Honestly, scared that I'll have time away from work. It's becoming more clear
to me that I have a dysfunctional relationship with my work, and some deep-
rooted money issues (despite having enough to live on and money saved up).

Finding the root cause of my perceived issues is a priority, there's only so
much I can repair (or improve, to be less weasel word-y) myself without
locating and addressing the thing(s) that cause my issue(s).

------
mrsareen
Thanks for your honest truth, most people shy away from. Please have a look at
the subject of "Mindfulness". I learnt it myself from the similar titled book
from Joseph Goldstein.

Wishing you a fulfilling journey.

------
jamesrcole
Do you know what you want to do in the future, or what changes you want to
make?

If you want, could you elaborate on the 'mental damage' you mention?

I think answers to questions like these would help people provide advice.

------
mattharney
Focus on gratitude.

Write a list of what you are thankful for.
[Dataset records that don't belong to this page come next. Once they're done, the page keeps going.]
==> config.mk <==
export PLATFORM = sky130hd
export DESIGN_NAME = tl_intersection_scheduler
export DESIGN_NICKNAME = d
export VERILOG_FILES = /design/src/rtl/tl_intersection_scheduler.sv
export SDC_FILE = /design/constraint.sdc
export NUM_CORES = 1
export LEC_CHECK = 0
export ABC_AREA = 1
export CAP_MARGIN = 20
export CORE_MARGIN = 5
export CORE_UTILIZATION = 35
export CTS_BUF_LIST = sky130_fd_sc_hd__clkbuf_4 sky130_fd_sc_hd__clkbuf_8
export DETAILED_ROUTE_END_ITERATION = 6
export DONT_BUFFER_PORTS = 1
export PLACE_DENSITY = 0.52
export SYNTH_ARGS = -nofsm -noshare
export SYNTH_HDL_FRONTEND = slang
export SYNTH_SLANG_ARGS = --single-unit
==> constraint.sdc <==
create_clock -name clk -period 2 [get_ports clk]
set_input_delay 0.1 -clock clk [delete_from_list [all_inputs] [get_ports clk]]
set_output_delay 0.1 -clock clk [all_outputs]
set_load 0.005 [all_outputs]
==> src/rtl/tl_intersection_scheduler.sv <==
`default_nettype none
`timescale 1ns/1ps
// ============================================================================
//  Module      : tl_intersection_scheduler
//  Description : Round-robin green-time scheduler for a four-approach
//                intersection with a latched pedestrian walk phase.
//                Light codes per approach: 00 dark, 01 red, 10 yellow,
//                11 green. All outputs are registered.
//  Revision    : 1.0 - initial release
// ============================================================================
module tl_intersection_scheduler #(
    parameter int MIN_GREEN    = 10,
    parameter int MAX_GREEN    = 30,
    parameter int YELLOW_TIME  = 3,
    parameter int ALL_RED_TIME = 2,
    parameter int WALK_TIME    = 8,
    parameter int CNT_W        = 6
) (
    input  logic       clk,
    input  logic       rst,
    input  logic [3:0] req,
    input  logic       ped_req,
    output logic [7:0] light,
    output logic [1:0] grant,
    output logic       walk,
    output logic       ped_pending
);

    typedef enum logic [2:0] {
        S_DARK    = 3'd0,
        S_ALL_RED = 3'd1,
        S_GREEN   = 3'd2,
        S_YELLOW  = 3'd3,
        S_WALK    = 3'd4
    } state_t;

    localparam logic [CNT_W-1:0] c_min_last    = CNT_W'(MIN_GREEN - 1);
    localparam logic [CNT_W-1:0] c_max_last    = CNT_W'(MAX_GREEN - 1);
    localparam logic [CNT_W-1:0] c_yellow_last = CNT_W'(YELLOW_TIME - 1);
    localparam logic [CNT_W-1:0] c_allred_last = CNT_W'(ALL_RED_TIME - 1);
    localparam logic [CNT_W-1:0] c_walk_last   = CNT_W'(WALK_TIME - 1);

    state_t           r_state;
    logic [CNT_W-1:0] r_cnt;
    logic [1:0]       r_ptr;
    logic [1:0]       r_grant;
    logic             r_ped_pending;
    logic             r_last_walk;   // previous non-clearance phase was WALK
    logic [7:0]       r_light;
    logic             r_walk;

    state_t           w_state_nxt;
    logic [CNT_W-1:0] w_cnt_nxt;
    logic [1:0]       w_ptr_nxt;
    logic [1:0]       w_grant_nxt;
    logic             w_ped_nxt;
    logic             w_last_walk_nxt;
    logic [7:0]       w_light_nxt;
    logic             w_walk_nxt;
    logic [1:0]       w_pick;
    logic             w_ped_eff;
    logic             w_compete;
    logic [3:0]       w_others;
    logic [2:0]       w_nonred;

    assign light       = r_light;
    assign grant       = r_grant;
    assign walk        = r_walk;
    assign ped_pending = r_ped_pending;

    // A button press counts as pending in the same cycle it arrives.
    assign w_ped_eff = r_ped_pending | ped_req;
    assign w_others  = req & ~(4'b0001 << r_grant);
    assign w_compete = (|w_others) | w_ped_eff;

    // Round-robin search: ptr+1 has highest priority, ptr itself lowest.
    always_comb begin
        w_pick = r_ptr;
        for (int k = 4; k >= 1; k--) begin
            if (req[r_ptr + 2'(k)]) begin
                w_pick = r_ptr + 2'(k);
            end
        end
    end

    // Next-state, counter and scheduling decisions.
    always_comb begin
        w_state_nxt     = r_state;
        w_cnt_nxt       = r_cnt + 1'b1;
        w_ptr_nxt       = r_ptr;
        w_grant_nxt     = r_grant;
        w_ped_nxt       = w_ped_eff;
        w_last_walk_nxt = r_last_walk;
        case (r_state)
            S_DARK: begin
                w_state_nxt = S_ALL_RED;
                w_cnt_nxt   = '0;
                w_ped_nxt   = 1'b0;
            end
            S_ALL_RED: begin
                if (r_cnt == c_allred_last) begin
                    w_cnt_nxt = '0;
                    if (w_ped_eff && !r_last_walk) begin
                        w_state_nxt     = S_WALK;
                        w_ped_nxt       = 1'b0;
                        w_last_walk_nxt = 1'b1;
                    end else begin
                        w_state_nxt     = S_GREEN;
                        w_last_walk_nxt = 1'b0;
                        if (|req) begin
                            w_ptr_nxt   = w_pick;
                            w_grant_nxt = w_pick;
                        end else begin
                            w_grant_nxt = 2'd0;
                        end
                    end
                end
            end
            S_GREEN: begin
                if (w_compete && (r_cnt >= c_min_last)) begin
                    w_state_nxt = S_YELLOW;
                    w_cnt_nxt   = '0;
                end else if (r_cnt == c_max_last) begin
                    w_cnt_nxt = '0;
                end
            end
            S_YELLOW: begin
                if (r_cnt == c_yellow_last) begin
                    w_state_nxt = S_ALL_RED;
                    w_cnt_nxt   = '0;
                end
            end
            S_WALK: begin
                if (r_cnt == c_walk_last) begin
                    w_state_nxt = S_ALL_RED;
                    w_cnt_nxt   = '0;
                end
            end
            default: begin
                w_state_nxt = S_DARK;
                w_cnt_nxt   = '0;
            end
        endcase
    end

    // Light codes for the upcoming state, so outputs leave a register.
    always_comb begin
        w_light_nxt = 8'h00;
        w_walk_nxt  = (w_state_nxt == S_WALK);
        if (w_state_nxt != S_DARK) begin
            for (int i = 0; i < 4; i++) begin
                w_light_nxt[2*i +: 2] = 2'b01;
                if (2'(i) == w_grant_nxt) begin
                    if (w_state_nxt == S_GREEN) begin
                        w_light_nxt[2*i +: 2] = 2'b11;
                    end else if (w_state_nxt == S_YELLOW) begin
                        w_light_nxt[2*i +: 2] = 2'b10;
                    end
                end
            end
        end
    end

    // State and output registers.
    always_ff @(posedge clk) begin
        if (rst) begin
            r_state       <= S_DARK;
            r_cnt         <= '0;
            r_ptr         <= 2'd3;
            r_grant       <= 2'd0;
            r_ped_pending <= 1'b0;
            r_last_walk   <= 1'b0;
            r_light       <= 8'h00;
            r_walk        <= 1'b0;
        end else begin
            r_state       <= w_state_nxt;
            r_cnt         <= w_cnt_nxt;
            r_ptr         <= w_ptr_nxt;
            r_grant       <= w_grant_nxt;
            r_ped_pending <= w_ped_nxt;
            r_last_walk   <= w_last_walk_nxt;
            r_light       <= w_light_nxt;
            r_walk        <= w_walk_nxt;
        end
    end

    // Number of approaches currently showing something other than red.
    always_comb begin
        w_nonred = 3'd0;
        for (int i = 0; i < 4; i++) begin
            w_nonred = w_nonred + 3'(r_light[2*i +: 2] != 2'b01);
        end
    end

    a_single_active : assert property (@(posedge clk) disable iff (rst)
        (r_state != S_DARK) |-> (w_nonred <= 3'd1));
    a_walk_all_red : assert property (@(posedge clk) disable iff (rst)
        r_walk |-> (r_light == 8'h55));
    a_green_exit : assert property (@(posedge clk) disable iff (rst)
        (r_state == S_GREEN) |=> ((r_state == S_YELLOW) ||
                                  ((r_state == S_GREEN) && $stable(r_grant))));
    a_yellow_exit : assert property (@(posedge clk) disable iff (rst)
        (r_state == S_YELLOW) |=> ((r_state == S_YELLOW) || (r_state == S_ALL_RED)));

endmodule
`default_nettype wire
Repeat often - at least weekly, best daily.

------
glitchc
Consider going back to school. I have a feeling you entered the workforce too
early. It might give you a new perspective on things, and open a path to a
completely different career.

------
AlexCoventry
It's hard to get good advice about something like this over the internet.
Consider talking to a capable therapist or life coach or the like.

------
becga
Make sure you are getting B-vitamins.

------
lottin
Read "12 Rules for Life" by Jordan Peterson. It has many interesting ideas
which were new to me and it helped me understand many of the things going on
in my life. It is not a recipe for happiness but a set of tools that you can
use to analyse yourself and others and to become a better person.

------
datadwarfs
1\. See a professional therapist to help you sort out your issues. Maybe talk
to several therapists initially to find one that you enjoy working with and
then stick with that one therapist for awhile.
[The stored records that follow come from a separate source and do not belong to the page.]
File: src/rtl/mic_array_dir_detect.sv
// mic_array_dir_detect
//   I2S microphone-array front end with a per-pair loudness direction detector.
//   All timing runs in the clk domain. mic_clk and mic_ws are registered outputs.
//   Internal clock enables (rise_en / fall_en) mark the mic_clk edges, so no
//   logic is clocked by a derived clock.
//
// Ports
//   clk        in   system clock
//   rst        in   asynchronous reset, active-high
//   mic_clk    out  I2S bit clock, period 2*CLK_DIV clk cycles
//   mic_ws     out  I2S word select (0 = left slot, 1 = right slot)
//   mic_da     in   [NUM_PAIRS] serial data, bit p from pair p
//   led        out  [2*NUM_PAIRS] code per pair at [2p+1:2p]:
//                   10 = left louder, 01 = right louder, 11 = undecided
//   frame_vld  out  one-clk pulse when a full L/R frame has been latched
//   win_vld    out  one-clk pulse when led has just been updated
//
// Output events: frame_vld and win_vld are single-cycle strobes with no ready.
// A strobe is valid only in the cycle it is high. The consumer must sample it
// then, because nothing is held or retried.

module mic_array_dir_detect #(
  parameter int CLK_DIV       = 512,
  parameter int BITS_PER_SLOT = 32,
  parameter int SAMPLE_W      = 24,
  parameter int NUM_PAIRS     = 1,
  parameter int SHIFT         = 10,
  parameter int WIN_LOG2      = 2,
  parameter int MIC_GAP       = 100
) (
  input  logic                   clk,
  input  logic                   rst,
  output logic                   mic_clk,
  output logic                   mic_ws,
  input  logic [NUM_PAIRS-1:0]   mic_da,
  output logic [2*NUM_PAIRS-1:0] led,
  output logic                   frame_vld,
  output logic                   win_vld
);

  localparam int DIV_W  = (CLK_DIV > 1) ? $clog2(CLK_DIV) : 1;
  localparam int BIT_W  = $clog2(BITS_PER_SLOT);
  localparam int AMP_W  = SAMPLE_W - SHIFT;
  localparam int ACC_W  = AMP_W + WIN_LOG2;
  localparam int CMP_W  = ACC_W + 1;
  localparam int FC_W   = (WIN_LOG2 > 0) ? WIN_LOG2 : 1;
  localparam int FRAMES = 1 << WIN_LOG2;

  // Bit clock divider
  logic [DIV_W-1:0] div_cnt;
  logic             div_wrap;
  logic             rise_en;
  logic             fall_en;

  assign div_wrap = (div_cnt == DIV_W'(CLK_DIV - 1));
  assign rise_en  = div_wrap & ~mic_clk;
  assign fall_en  = div_wrap &  mic_clk;

  always_ff @(posedge clk or posedge rst) begin
    if (rst) begin
      div_cnt <= '0;
      mic_clk <= 1'b0;
    end else if (div_wrap) begin
      div_cnt <= '0;
      mic_clk <= ~mic_clk;
    end else begin
      div_cnt <= div_cnt + 1'b1;
    end
  end

  // Slot bit index. Word select changes only on a falling bit-clock edge.
  logic [BIT_W-1:0] bit_idx;

  always_ff @(posedge clk or posedge rst) begin
    if (rst) begin
      bit_idx <= '0;
      mic_ws  <= 1'b0;
    end else if (fall_en) begin
      if (bit_idx == BIT_W'(BITS_PER_SLOT - 1)) begin
        bit_idx <= '0;
        mic_ws  <= ~mic_ws;
      end else begin
        bit_idx <= bit_idx + 1'b1;
      end
    end
  end

  // I2S has a one-bit delay. The MSB arrives at bit_idx 1 and the LSB at
  // bit_idx SAMPLE_W. Bit 0 and the trailing bits are not part of the sample.
  logic cap_bit;
  logic cap_last;
  logic cap_done;

  assign cap_bit  = rise_en && (bit_idx >= BIT_W'(1)) && (bit_idx <= BIT_W'(SAMPLE_W));
  assign cap_last = rise_en && mic_ws && (bit_idx == BIT_W'(SAMPLE_W));

  // Window bookkeeping, shared by all pairs
  logic [FC_W-1:0] frame_cnt;
  logic            win_last;
  logic            sum_vld;

  assign win_last = (frame_cnt == FC_W'(FRAMES - 1));

  always_ff @(posedge clk or posedge rst) begin
    if (rst) begin
      cap_done  <= 1'b0;
      frame_vld <= 1'b0;
      frame_cnt <= '0;
      sum_vld   <= 1'b0;
      win_vld   <= 1'b0;
    end else begin
      cap_done  <= cap_last;
      frame_vld <= cap_done;
      sum_vld   <= frame_vld && win_last;
      win_vld   <= sum_vld;
      if (frame_vld) begin
        frame_cnt <= win_last ? '0 : frame_cnt + 1'b1;
      end
    end
  end

  // Per-pair capture, amplitude, accumulation and decision
  for (genvar p = 0; p < NUM_PAIRS; p++) begin : g_pair
    logic [SAMPLE_W-1:0] sr_l, sr_r, samp_l, samp_r;
    logic [AMP_W-1:0]    amp_l, amp_r;
    logic [ACC_W-1:0]    acc_l, acc_r, sum_l, sum_r;
    logic [CMP_W-1:0]    wide_l, wide_r, gap;
    logic [1:0]          code;

    // Arithmetic shift keeps the top AMP_W bits. The most negative value
    // negates to 2^(AMP_W-1), which still fits in AMP_W unsigned bits.
    assign amp_l = samp_l[SAMPLE_W-1] ? AMP_W'(~samp_l[SAMPLE_W-1:SHIFT] + AMP_W'(1))
                                      : samp_l[SAMPLE_W-1:SHIFT];
    assign amp_r = samp_r[SAMPLE_W-1] ? AMP_W'(~samp_r[SAMPLE_W-1:SHIFT] + AMP_W'(1))
                                      : samp_r[SAMPLE_W-1:SHIFT];

    assign wide_l = CMP_W'(sum_l);
    assign wide_r = CMP_W'(sum_r);
    assign gap    = CMP_W'(MIC_GAP);

    always_ff @(posedge clk or posedge rst) begin
      if (rst) begin
        sr_l   <= '0;
        sr_r   <= '0;
        samp_l <= '0;
        samp_r <= '0;
        acc_l  <= '0;
        acc_r  <= '0;
        sum_l  <= '0;
        sum_r  <= '0;
        code   <= 2'b11;
      end else begin
        if (cap_bit) begin
          if (mic_ws) sr_r <= {sr_r[SAMPLE_W-2:0], mic_da[p]};
          else        sr_l <= {sr_l[SAMPLE_W-2:0], mic_da[p]};
        end
        if (cap_done) begin
          samp_l <= sr_l;
          samp_r <= sr_r;
        end
        // The closing frame goes straight into the sum. The accumulator then
        // restarts at 0, so every frame lands in exactly one window.
        if (frame_vld) begin
          if (win_last) begin
            sum_l <= acc_l + ACC_W'(amp_l);
            sum_r <= acc_r + ACC_W'(amp_r);
            acc_l <= '0;
            acc_r <= '0;
          end else begin
            acc_l <= acc_l + ACC_W'(amp_l);
            acc_r <= acc_r + ACC_W'(amp_r);
          end
        end
        if (sum_vld) begin
          if (wide_l > wide_r + gap)      code <= 2'b10;
          else if (wide_r > wide_l + gap) code <= 2'b01;
          else                            code <= 2'b11;
        end
      end
    end

    assign led[2*p+1:2*p] = code;
  end

endmodule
2\. Live healthy - By that I mean try to exercise daily and eat healthy. Gets
lots of rest and drink lots of water. Avoid alcohol, sugar, and junk food.

3\. In addition to seeing a therapist, read "12 Rules for Life" by Jordan
Peterson or listen to the audiobook version (available on audible and narrated
by the author) while you go out jogging or hiking. Jordan Peterson also has an
interactive "self authoring" program available
([https://www.selfauthoring.com/](https://www.selfauthoring.com/)) which is
designed to help you sort out your past, present, and future.

------
coretx
Try some magic mushrooms and learn something totally new.

------
segmondy
Go see a therapist.

------
charmides
Why did you have to start from scratch at 35?

------
cjg
Psychotherapy, meditation and community.

------
throwaway5250
Can relate. Anhedonia/depression all my life, and a mid-life divorce
devastated me financially and personally.

Beyond what others have said, consider the possibility that this is a problem
you may have for the rest of your life. Mine hasn't decreased much, but I've
made some peace with it. To a degree, I just ignore or ride out the worst
days. Reading the stoics seems to help. Literally just doing things can help.
If you feel like doing something--anything--try to get yourself to do it.